A radical longevity concept has resurfaced through a new ebook release
MIT Technology Review has published a subscriber-only ebook focused on one of the starkest ideas circulating at the edge of biotech ambition: the proposal that "brainless clones" could serve as backup human bodies. The ebook centers on R3 Bio, which the publication describes as a small startup that pitched the concept in a vision tied to human longevity.
The source material is brief, but the framing is unmistakable. MIT Technology Review calls the subject a startling and ethically charged pursuit, and says the ebook explores a fairly graphic version of the idea that "the ultimate plan to live forever is a brand new body." Even in summary form, that language captures why the topic has unusual staying power. It does not merely extend mainstream debates about regenerative medicine. It pushes directly into the moral boundaries around cloning, identity, and the acceptable goals of life-extension research.
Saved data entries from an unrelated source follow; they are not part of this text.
Design system_bus, start of the top module:
module system_bus
	#(parameter DATA_WIDTH = 8, 
	parameter ADDR_WIDTH = 14, 
	parameter NO_OF_MASTER = 4, 
	parameter NO_OF_SLAVE = 8,
	parameter [NO_OF_SLAVE*ADDR_WIDTH-1:0] SLAVE_BASE_ADDR = {14'd10, 14'd20, 14'd30, 14'd40, 14'd50, 14'd60, 14'd70, 14'd80}, 
	parameter [NO_OF_SLAVE*ADDR_WIDTH-1:0] SLAVE_END_ADDR = {14'd19, 14'd29, 14'd39, 14'd49, 14'd59, 14'd69, 14'd79, 14'd89}
	) 
	(
	input clk,
	input reset_n,
	input [ADDR_WIDTH*NO_OF_MASTER-1:0]  addr_avm, 
	output [DATA_WIDTH*NO_OF_MASTER-1:0]  readdata_avm,
	input [DATA_WIDTH*NO_OF_MASTER-1:0]  writedata_avm, 
	input [NO_OF_MASTER-1:0]  readen_avm,
	input [NO_OF_MASTER-1:0]  writeen_avm,
	output [NO_OF_MASTER-1:0]  readvalid_avm,
	output [NO_OF_MASTER-1:0]  writevalid_avm,
	input [NO_OF_MASTER-1:0]  waitrequest_avm,
	input [4*NO_OF_MASTER-1:0]priority_no,
	output [ADDR_WIDTH*NO_OF_SLAVE-1:0]  addr_avs,
	input [DATA_WIDTH*NO_OF_SLAVE-1:0]  readdata_avs,
	output [DATA_WIDTH*NO_OF_SLAVE-1:0]  writedata_avs,
	output [NO_OF_SLAVE-1:0]  readen_avs,
	output [NO_OF_SLAVE-1:0]  writeen_avs,
	input [NO_OF_SLAVE-1:0]  readvalid_avs,
	input [NO_OF_SLAVE-1:0]  writevalid_avs,
	output reg [NO_OF_SLAVE-1:0]  waitrequest_avs
	);
	reg [NO_OF_MASTER-1:0] readen_avm_last, writeen_avm_last, readen_avm_reg, writeen_avm_reg;
	reg [NO_OF_MASTER-1:0]  readvalid_avm_reg, readvalid_avm_reg_out, writevalid_avm_reg_out;
	reg [DATA_WIDTH-1:0]  readdata_avm_reg [NO_OF_MASTER-1:0];
	reg [7:0] readvalid_avs_last, writevalid_avs_last;
	reg [DATA_WIDTH-1:0]  readdata_avs_reg [NO_OF_SLAVE-1:0];
	reg [NO_OF_SLAVE-1:0] readvalid_avs_reg;
	reg [NO_OF_SLAVE-1:0] writevalid_avs_reg;
	wire [NO_OF_SLAVE:0] readvalid_avs_reg_x = {1'b0, readvalid_avs_reg};
	wire [NO_OF_SLAVE:0] writevalid_avs_reg_x = {1'b0, writevalid_avs_reg};
	reg [ADDR_WIDTH-1:0] addr_avs_reg [NO_OF_SLAVE-1:0];
	reg [DATA_WIDTH-1:0]  writedata_avs_reg [NO_OF_SLAVE-1:0];
	reg [NO_OF_SLAVE-1:0]  readen_avs_reg, writeen_avs_reg, readen_avs_reg_out, writeen_avs_reg_out;
	wire [ADDR_WIDTH-1:0] addr_avm_wire [NO_OF_MASTER-1:0];
	wire [DATA_WIDTH-1:0] writedata_avm_wire [NO_OF_MASTER-1:0];
	wire [3:0] priority_wire [NO_OF_MASTER-1:0];
	wire [4*NO_OF_MASTER-1:0] priority_no_with_active;
	reg [7:0] free_slaves;
	reg [3:0] last_state_stage_1_2;
	reg [1:0] master_slave_mux_master;
	reg [7:0] slave_master_demux_slave;
	reg [3:0] counter_s_p_master [NO_OF_MASTER-1:0];
  ...
==> flow/config.mk <==
export PLATFORM = sky130hd
export DESIGN_NAME = system_bus
export DESIGN_NICKNAME = system_bus
export VERILOG_FILES = /design/flow/design.v
export SDC_FILE = /design/flow/constraint.sdc
export NUM_CORES = 4
export LEC_CHECK = 0
export CAP_MARGIN = 20
export CORE_MARGIN = 2
export CORE_UTILIZATION = 61
export SETUP_SLACK_MARGIN = 1.24
export SLEW_MARGIN = 20
==> flow/constraint.sdc <==
create_clock -name core_clock -period 4.87 [get_ports {clk}]
set_input_delay 0.9740 -clock core_clock [delete_from_list [all_inputs] [get_ports {clk}]]
set_output_delay 0.9740 -clock core_clock [all_outputs]
set_load 0.01 [all_outputs]
run.sh (not shown) runs the stock make flow with config.mk's settings and CLKGATE_MAP_FILE=.
Change:
- CORE_UTILIZATION: 61 -> 40
- PLACE_DENSITY: unset -> 0.6
- SETUP_SLACK_MARGIN: 1.24 -> unset
- clock period: 4.87 -> 7.0 ns (I/O delays scaled with it)
- clock power decreases by a quarter to a third
- worst hold slack is worse by 0.018 ns
- via count decreases by roughly a tenth
- non-clock buffer count decreases by 107
- area after synthesis stays the same
- cell count increases by a few percent
- synthesized cell count does not change
- sequential power decreases by a quarter to a third
==> job 3669 <==
==> flow/design.v (excerpt) <==
module calc_didactic(
        clk,
        rst,
        mem_addr,
        mem_we,
        mem_wdata,
        mem_rdata
    );
==> flow/config.mk <==
export PLATFORM = sky130hd
export DESIGN_NAME = calc_didactic
export DESIGN_NICKNAME = calc_didactic
export VERILOG_FILES = /design/flow/design.v
export SDC_FILE = /design/flow/constraint.sdc
export NUM_CORES = 4
export LEC_CHECK = 0
export ABC_AREA = 1
export CAP_MARGIN = 20
export CORE_MARGIN = 2
export CORE_UTILIZATION = 72
export CTS_CLUSTER_DIAMETER = 205
export CTS_CLUSTER_SIZE = 25
export HOLD_SLACK_MARGIN = -0.09
export PLACE_DENSITY_LB_ADDON = 0.05
export SLEW_MARGIN = 20
export TNS_END_PERCENT = 5
==> flow/constraint.sdc <==
create_clock -name core_clock -period 5.7 [get_ports {clk}]
set_input_delay 1.1400 -clock core_clock [delete_from_list [all_inputs] [get_ports {clk}]]
set_output_delay 1.1400 -clock core_clock [all_outputs]
set_load 0.01 [all_outputs]
run.sh (not shown) runs the stock make flow with config.mk's settings and CLKGATE_MAP_FILE=.
==> job 2089: changes against job 3669 <==
CTS_CLUSTER_DIAMETER = 57   (was 205)
CTS_CLUSTER_SIZE = 72   (was 25)
HOLD_SLACK_MARGIN = unset   (was -0.09)
MAX_ROUTING_LAYER = met4   (was unset)
PLACE_DENSITY_LB_ADDON = 0.19   (was 0.05)
SETUP_SLACK_MARGIN = 0.63   (was unset)
TNS_END_PERCENT = unset   (was 5)
==> flow/constraint.sdc (replaced) <==
create_clock -name core_clock -period 5.55 [get_ports {clk}]
set_input_delay 1.1100 -clock core_clock [delete_from_list [all_inputs] [get_ports {clk}]]
set_output_delay 1.1100 -clock core_clock [all_outputs]
set_load 0.01 [all_outputs]
==> ci_impl_report.md <==
### Yosys + OpenROAD results

| Metric | Value |
|---|---|
| P per Cell Area | approximately 160 nW/um^2 |
| Final worst slack | -0.1551 ns |
| Final Setup Violations | 4 |
| Layout Check Failures | negative setup slack |
| Skew final | 0.03371 ns |
| Non-clk bufs | 138 |
| NonClk Buf Share | 6.298% |
| Clock buf/inv share | approximately 2.0% |
| Status | finished with violations |
# the run above: job 3669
What the source clearly establishes
Several details are explicit. The ebook is available only to subscribers. It revisits reporting by Antonio Regalado on R3 Bio. The startup's concept involved so-called brainless clones serving the role of backup bodies. And the publication itself presents the idea as both ethically concerning and visually difficult.
Those points matter because they define the story without overstating what is publicly available in the supplied text. The material does not provide a technical roadmap, evidence of feasibility, or a detailed company profile. What it does provide is enough to show that the proposal has been considered serious enough by a major technology publication to merit deeper, book-length treatment, and controversial enough to be described in overtly ethical terms.